Threadlocal .. you may want to do this in rust, and in C I think we would require C11 even.. unless you use extensions, like GCC extensions. Another alternative, like from, threadlocal variables may have an overhead on some platforms way more than others. You can do this externally by having the caller have not a threadlocal but one context per thread and just hand the right context to the library. That will map very nicely in rust if you just go and feed it in a mutable variable. Rust can figure that out. Right now in rust we support nonstd right now. But there might be advantages to, even if the possibility exists of using threadlocal variables perhaps there are alternatives that would be preferred for some users.

I think pushing that to the user could be reasonable. Generic API and then tell the user one good way to do this depending on your platform is to use the threadlocal context. The difference here is, do you have a threadlocal context, or do you have in your context do you have a threadlocal variable?

Ideally I'd like to remove the context completely from the API so that there would be no context at all. That would make our lives easier. We tried to do that with the current static context except now we have a global variable. We move the precomputed tables; we have 3 last things. If we can do some kind of weird threadlocal thing... No. I don't think we want to have something static and global. In that case, I would prefer having a context passed around.

But making the context simpler? What you could do is get rid of callbacks. There are reasons for this. CPU id is easy. We don't even have CPU id right now. You could basically turn the current general purpose contex tinto just the ECmult context and then pass it to every ECmult call and not pass it into other calls.

Even if we keep the context object in the rust library, where does the user get it? Ideally they could just use a global variable that the library exports. If they want to make their own, that's fine. If they are using the global variable, and they need to mutate it, then we have a problem. You don't want to lock it for the entirety of the entire call because what if you have four threads that do secp operations all at the same time.

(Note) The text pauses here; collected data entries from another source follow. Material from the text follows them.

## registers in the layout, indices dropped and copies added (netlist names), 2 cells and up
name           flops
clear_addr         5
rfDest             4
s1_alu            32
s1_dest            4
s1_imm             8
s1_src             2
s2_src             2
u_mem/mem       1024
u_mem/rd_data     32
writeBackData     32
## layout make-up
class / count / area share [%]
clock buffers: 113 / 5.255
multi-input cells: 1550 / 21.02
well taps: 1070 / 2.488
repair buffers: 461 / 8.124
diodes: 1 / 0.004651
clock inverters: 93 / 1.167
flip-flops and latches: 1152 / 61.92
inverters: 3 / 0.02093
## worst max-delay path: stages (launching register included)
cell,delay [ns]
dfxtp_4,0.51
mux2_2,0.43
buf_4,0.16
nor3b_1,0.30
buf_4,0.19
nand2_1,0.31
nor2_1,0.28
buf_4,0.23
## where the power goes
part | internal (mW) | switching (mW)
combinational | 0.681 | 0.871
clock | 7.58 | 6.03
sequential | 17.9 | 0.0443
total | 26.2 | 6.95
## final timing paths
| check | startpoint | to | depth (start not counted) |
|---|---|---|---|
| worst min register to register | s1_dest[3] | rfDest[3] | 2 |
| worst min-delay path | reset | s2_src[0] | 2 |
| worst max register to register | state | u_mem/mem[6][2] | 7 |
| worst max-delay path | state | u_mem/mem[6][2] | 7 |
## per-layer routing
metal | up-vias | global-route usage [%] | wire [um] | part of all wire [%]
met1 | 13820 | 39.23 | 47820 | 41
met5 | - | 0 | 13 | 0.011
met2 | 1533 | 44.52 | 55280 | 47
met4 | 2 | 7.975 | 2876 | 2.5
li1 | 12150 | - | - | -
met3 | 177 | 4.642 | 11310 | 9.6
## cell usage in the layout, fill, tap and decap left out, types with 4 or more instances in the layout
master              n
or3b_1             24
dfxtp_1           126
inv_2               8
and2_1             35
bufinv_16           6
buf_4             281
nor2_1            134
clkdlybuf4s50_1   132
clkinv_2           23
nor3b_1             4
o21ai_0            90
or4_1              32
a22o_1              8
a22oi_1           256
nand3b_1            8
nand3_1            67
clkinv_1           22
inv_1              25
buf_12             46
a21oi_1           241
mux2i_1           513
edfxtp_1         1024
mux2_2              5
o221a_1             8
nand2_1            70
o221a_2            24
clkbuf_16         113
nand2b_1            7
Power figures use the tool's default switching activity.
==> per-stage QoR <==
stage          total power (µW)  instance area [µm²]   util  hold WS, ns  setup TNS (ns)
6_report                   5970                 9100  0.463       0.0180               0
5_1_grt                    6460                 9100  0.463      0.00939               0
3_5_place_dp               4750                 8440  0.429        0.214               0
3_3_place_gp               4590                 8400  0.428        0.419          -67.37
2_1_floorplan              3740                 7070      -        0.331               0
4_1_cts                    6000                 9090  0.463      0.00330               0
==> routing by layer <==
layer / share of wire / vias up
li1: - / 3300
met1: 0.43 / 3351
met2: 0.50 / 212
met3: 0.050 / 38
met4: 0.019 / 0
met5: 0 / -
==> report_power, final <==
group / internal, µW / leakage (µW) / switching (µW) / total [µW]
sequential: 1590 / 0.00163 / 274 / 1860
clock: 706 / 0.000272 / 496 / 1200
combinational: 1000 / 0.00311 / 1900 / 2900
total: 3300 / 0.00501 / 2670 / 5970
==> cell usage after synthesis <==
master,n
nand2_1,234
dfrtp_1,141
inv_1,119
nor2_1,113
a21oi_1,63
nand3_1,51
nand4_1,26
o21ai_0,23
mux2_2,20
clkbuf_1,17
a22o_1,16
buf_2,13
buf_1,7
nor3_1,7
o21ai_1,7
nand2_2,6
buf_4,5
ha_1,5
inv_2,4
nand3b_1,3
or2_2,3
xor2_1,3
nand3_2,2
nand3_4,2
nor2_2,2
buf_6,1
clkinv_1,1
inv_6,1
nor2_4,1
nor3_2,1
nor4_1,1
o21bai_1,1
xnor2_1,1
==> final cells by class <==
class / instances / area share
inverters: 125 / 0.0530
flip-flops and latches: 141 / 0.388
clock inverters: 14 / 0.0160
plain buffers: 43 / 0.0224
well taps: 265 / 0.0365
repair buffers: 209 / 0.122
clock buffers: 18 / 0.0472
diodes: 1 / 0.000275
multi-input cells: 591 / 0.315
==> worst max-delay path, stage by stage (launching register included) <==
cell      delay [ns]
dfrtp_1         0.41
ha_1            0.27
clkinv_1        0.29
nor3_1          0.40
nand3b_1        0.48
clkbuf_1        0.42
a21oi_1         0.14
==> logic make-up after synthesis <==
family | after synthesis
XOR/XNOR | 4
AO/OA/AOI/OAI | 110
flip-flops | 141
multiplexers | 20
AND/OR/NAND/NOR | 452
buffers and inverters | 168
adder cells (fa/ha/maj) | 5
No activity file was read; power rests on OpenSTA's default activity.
File: src/rtl/id_regfile_fwd_pkg.sv
// Shared definitions for the ID-stage register file with forwarding.
// Contents: the zero-register address, default width parameters and the
// per-read-port data-source enumeration produced by fwd_sel.
// Optional feature macro: REGFILE_BYPASS_EN (EX/MEM forwarding; see top).
package regfile_pkg;

  localparam int DATA_W_DEF = 32;
  localparam int ADDR_W_DEF = 5;
  localparam int REG_ZERO   = 0;

  // Where a read port takes its data from, youngest stage first.
  typedef enum logic [2:0] {
    SRC_ZERO,
    SRC_EX,
    SRC_MEM,
    SRC_WB,
    SRC_RF
  } src_e;

endpackage

File: src/rtl/id_regfile_fwd_if.sv
// Bus bundle between the pipeline (master) and the register file (slave).
// Carries the WB write port, EX/MEM destination tuples, the packed read
// ports, read data, stall request and the stall counter with its clear.
interface id_regfile_fwd_if #(
  parameter int DATA_W = 32,
  parameter int ADDR_W = 5,
  parameter int NUM_RD = 2,
  parameter int CNT_W  = 16
);
  logic                     wb_we_i;
  logic [ADDR_W-1:0]        wb_waddr_i;
  logic [DATA_W-1:0]        wb_wdata_i;
  logic                     ex_we_i;
  logic [ADDR_W-1:0]        ex_waddr_i;
  logic [DATA_W-1:0]        ex_wdata_i;
  logic                     ex_is_load_i;
  logic                     mem_we_i;
  logic [ADDR_W-1:0]        mem_waddr_i;
  logic [DATA_W-1:0]        mem_wdata_i;
  logic [NUM_RD-1:0]        re_i;
  logic [NUM_RD*ADDR_W-1:0] raddr_i;
  logic [NUM_RD*DATA_W-1:0] rdata_o;
  logic                     stall_req_o;
  logic                     clr_cnt_i;
  logic [CNT_W-1:0]         stall_cnt_o;

  modport master (
    output wb_we_i, wb_waddr_i, wb_wdata_i,
    output ex_we_i, ex_waddr_i, ex_wdata_i, ex_is_load_i,
    output mem_we_i, mem_waddr_i, mem_wdata_i,
    output re_i, raddr_i, clr_cnt_i,
    input  rdata_o, stall_req_o, stall_cnt_o
  );

  modport slave (
    input  wb_we_i, wb_waddr_i, wb_wdata_i,
    input  ex_we_i, ex_waddr_i, ex_wdata_i, ex_is_load_i,
    input  mem_we_i, mem_waddr_i, mem_wdata_i,
    input  re_i, raddr_i, clr_cnt_i,
    output rdata_o, stall_req_o, stall_cnt_o
  );
endinterface

File: src/rtl/id_regfile_fwd_fwd_sel.sv
// fwd_sel: per-read-port source selection and hazard detection.
// Inputs : re/raddr of one port, EX (we, waddr, is_load), MEM (we, waddr),
//          WB (we, waddr).
// Outputs: src (data source enum), hazard (this port must stall ID).
// REGFILE_BYPASS_EN defined  : EX > MEM > WB > RF, stall only on load-use.
// REGFILE_BYPASS_EN undefined: WB > RF, stall on any EX or MEM RAW match.
module fwd_sel
  import regfile_pkg::*;
#(
  parameter int ADDR_W = ADDR_W_DEF
) (
  input  logic              re,
  input  logic [ADDR_W-1:0] raddr,
  input  logic              ex_we,
  input  logic [ADDR_W-1:0] ex_waddr,
  input  logic              ex_is_load,
  input  logic              mem_we,
  input  logic [ADDR_W-1:0] mem_waddr,
  input  logic              wb_we,
  input  logic [ADDR_W-1:0] wb_waddr,
  output src_e              src,
  output logic              hazard
);

  // raddr != 0 is folded into every hit, so a stage writing r0 never matches.
  logic rd_ok, ex_hit, mem_hit, wb_hit;
  assign rd_ok   = re && (raddr != ADDR_W'(REG_ZERO));
  assign ex_hit  = rd_ok && ex_we  && (ex_waddr  == raddr);
  assign mem_hit = rd_ok && mem_we && (mem_waddr == raddr);
  assign wb_hit  = rd_ok && wb_we  && (wb_waddr  == raddr);

`ifdef REGFILE_BYPASS_EN
  always_comb begin
    src = SRC_RF;
    if (!rd_ok)       src = SRC_ZERO;
    else if (ex_hit)  src = SRC_EX;
    else if (mem_hit) src = SRC_MEM;
    else if (wb_hit)  src = SRC_WB;
  end
  // Only a load in EX lacks its result; everything else is forwarded.
  assign hazard = ex_hit && ex_is_load;
`else
  always_comb begin
    src = SRC_RF;
    if (!rd_ok)      src = SRC_ZERO;
    else if (wb_hit) src = SRC_WB;
  end
  // Full interlock: any in-flight producer holds ID until it reaches WB.
  assign hazard = ex_hit || mem_hit;
  logic unused_load;
  assign unused_load = ex_is_load;
`endif

endmodule

File: src/rtl/id_regfile_fwd.sv
// id_regfile_fwd: ID-stage register file, NUM_RD read ports, one WB write
// port, EX/MEM/WB forwarding, load-use detection and a saturating stall
// counter.
// Ports: clk, rst (async, active-high), bus (id_regfile_fwd_if.slave).
// Optional feature macro: REGFILE_BYPASS_EN enables EX/MEM forwarding;
// without it only WB write-through remains and any EX/MEM RAW stalls.
module id_regfile_fwd
  import regfile_pkg::*;
#(
  parameter int DATA_W = DATA_W_DEF,
  parameter int ADDR_W = ADDR_W_DEF,
  parameter int NUM_RD = 2,
  parameter int CNT_W  = 16
) (
  input logic             clk,
  input logic             rst,
  id_regfile_fwd_if.slave bus
);

  localparam int DEPTH = 2**ADDR_W;

  logic [DATA_W-1:0]             rf [DEPTH];
  logic [NUM_RD-1:0][DATA_W-1:0] rd;
  logic [NUM_RD-1:0]             hazard;
  logic                          stall;
  logic [CNT_W-1:0]              cnt;

  // Storage; r0 is never written so it stays at its reset value of 0.
  always_ff @(posedge clk or posedge rst) begin
    if (rst) begin
      for (int i = 0; i < DEPTH; i++) rf[i] <= '0;
    end else if (bus.wb_we_i && bus.wb_waddr_i != ADDR_W'(REG_ZERO)) begin
      rf[bus.wb_waddr_i] <= bus.wb_wdata_i;
    end
  end

  for (genvar k = 0; k < NUM_RD; k++) begin : g_port
    logic [ADDR_W-1:0] raddr;
    src_e              src;
    logic [DATA_W-1:0] d;

    assign raddr = bus.raddr_i[k*ADDR_W +: ADDR_W];

    fwd_sel #(.ADDR_W(ADDR_W)) u_sel (
      .re        (bus.re_i[k]),
      .raddr     (raddr),
      .ex_we     (bus.ex_we_i),
      .ex_waddr  (bus.ex_waddr_i),
      .ex_is_load(bus.ex_is_load_i),
      .mem_we    (bus.mem_we_i),
      .mem_waddr (bus.mem_waddr_i),
      .wb_we     (bus.wb_we_i),
      .wb_waddr  (bus.wb_waddr_i),
      .src       (src),
      .hazard    (hazard[k])
    );

    always_comb begin
      d = '0;
      case (src)
`ifdef REGFILE_BYPASS_EN
        SRC_EX:  d = bus.ex_wdata_i;
        SRC_MEM: d = bus.mem_wdata_i;
`endif
        SRC_WB:  d = bus.wb_wdata_i;
        SRC_RF:  d = rf[raddr];
        default: d = '0;
      endcase
    end

    assign rd[k] = d;
  end

`ifndef REGFILE_BYPASS_EN
  logic unused_nobypass;
  assign unused_nobypass = ^{bus.ex_wdata_i, bus.mem_wdata_i};
`endif

  // Forwarded stage data bypasses the cleared array, so gate it during reset.
  assign stall           = ~rst & (|hazard);
  assign bus.stall_req_o = stall;
  assign bus.rdata_o     = rst ? '0 : rd;

  always_ff @(posedge clk or posedge rst) begin
    if (rst)                      cnt <= '0;
    else if (bus.clr_cnt_i)       cnt <= '0;
    else if (stall && cnt != '1)  cnt <= cnt + 1'b1;
  end

  assign bus.stall_cnt_o = cnt;

endmodule
**config.mk**
```make
export PLATFORM = sky130hd
export DESIGN_NAME = unidade_busca_flat
export DESIGN_NICKNAME = d
export VERILOG_FILES = /design/src/rtl/controle_pkg.sv /design/src/rtl/unidade_busca_if.sv /design/src/rtl/registrador_pc.sv /design/src/rtl/unidade_busca.sv /design/src/flat_wrapper.sv
export SDC_FILE = /design/constraint.sdc
export NUM_CORES = 1
export LEC_CHECK = 0
export CORE_AREA = 2 2 76 78
export CTS_CLUSTER_DIAMETER = 50
export DETAILED_ROUTE_END_ITERATION = 8
export DIE_AREA = 0 0 78 80
export GPL_ROUTABILITY_DRIVEN = 0
export GPL_TIMING_DRIVEN = 0
export PLACE_DENSITY = 0.7
export SYNTH_ARGS = -nofsm -noshare
export SYNTH_HDL_FRONTEND = slang
export SYNTH_SLANG_ARGS = --single-unit
```
**constraint.sdc**
```tcl
create_clock -name clk -period 2.6 [get_ports clk]
set_input_delay 0.52 -clock clk [delete_from_list [all_inputs] [get_ports clk]]
set_output_delay 0.52 -clock clk [all_outputs]
set_load 0.01 [all_outputs]
```
**config.mk**
```make
export PLATFORM = sky130hd
export DESIGN_NAME = addsub_pipe_acc_flat
export DESIGN_NICKNAME = d
export VERILOG_FILES = /design/src/rtl/addsub_pipe_acc_if.sv /design/src/rtl/addsub_pipe_acc.sv /design/src/flat_wrapper.sv
export SDC_FILE = /design/constraint.sdc
export NUM_CORES = 1
export LEC_CHECK = 0
export ABC_AREA = 1
export BUFFER_PORTS_ARGS = -buffer_cell sky130_fd_sc_hd__buf_2
export CELL_PAD_IN_SITES_DETAIL_PLACEMENT = 0
export CELL_PAD_IN_SITES_GLOBAL_PLACEMENT = 1
export CORE_MARGIN = 4
export CORE_UTILIZATION = 35
export DETAILED_ROUTE_END_ITERATION = 10
export MAX_ROUTING_LAYER = met4
export PLACE_DENSITY = 0.75
export SYNTH_ARGS = -nofsm -noshare
export SYNTH_HDL_FRONTEND = slang
export SYNTH_SLANG_ARGS = --single-unit
```
**constraint.sdc**
```tcl
create_clock -name clk -period 2.2 [get_ports clk]
set_input_delay 0.44 -clock clk [delete_from_list [all_inputs] [get_ports clk]]
set_output_delay 0.44 -clock clk [all_outputs]
set_load 0.01 [all_outputs]
```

Imagine you would open up the inside of the context object and then what I would do is copy out the p and p * G which are small, and then I would do the expensive update to b, and then I would lock, copy and unlock. So only lock for the required amount of time, only for copying in and out of the context object. You're fine if it updates in the middle because you just add randomness. Right now the context is just a single opaque multi-byte object. The problem is that in C locking requires p-threads, unless you use spinlocks. What if the C library exposed just enough inners to me in rust?

Wait, that's a good idea. So we have a function where the user provides a locking mechanism. Well, that's a callback. Yes, that's a possibility. That's different from exposing the ... no, these would be statically linked callbacks. These are similar enough for my purposes. Okay. Would this allow us to remove the callbacks completely? Unfortunately no, it doesn't.

Right now if I lock the entire context and it's locked while I'm calling rerandomizer, then I'm locking the context for the entire rerandomization which is like 60 microseconds or something. But we can lock only for the copying or something. I think you're still way better off just having threadlocal contexts. I agree, but if I don't have threadlocal storage.... okay, I also don't have mutexes in that case.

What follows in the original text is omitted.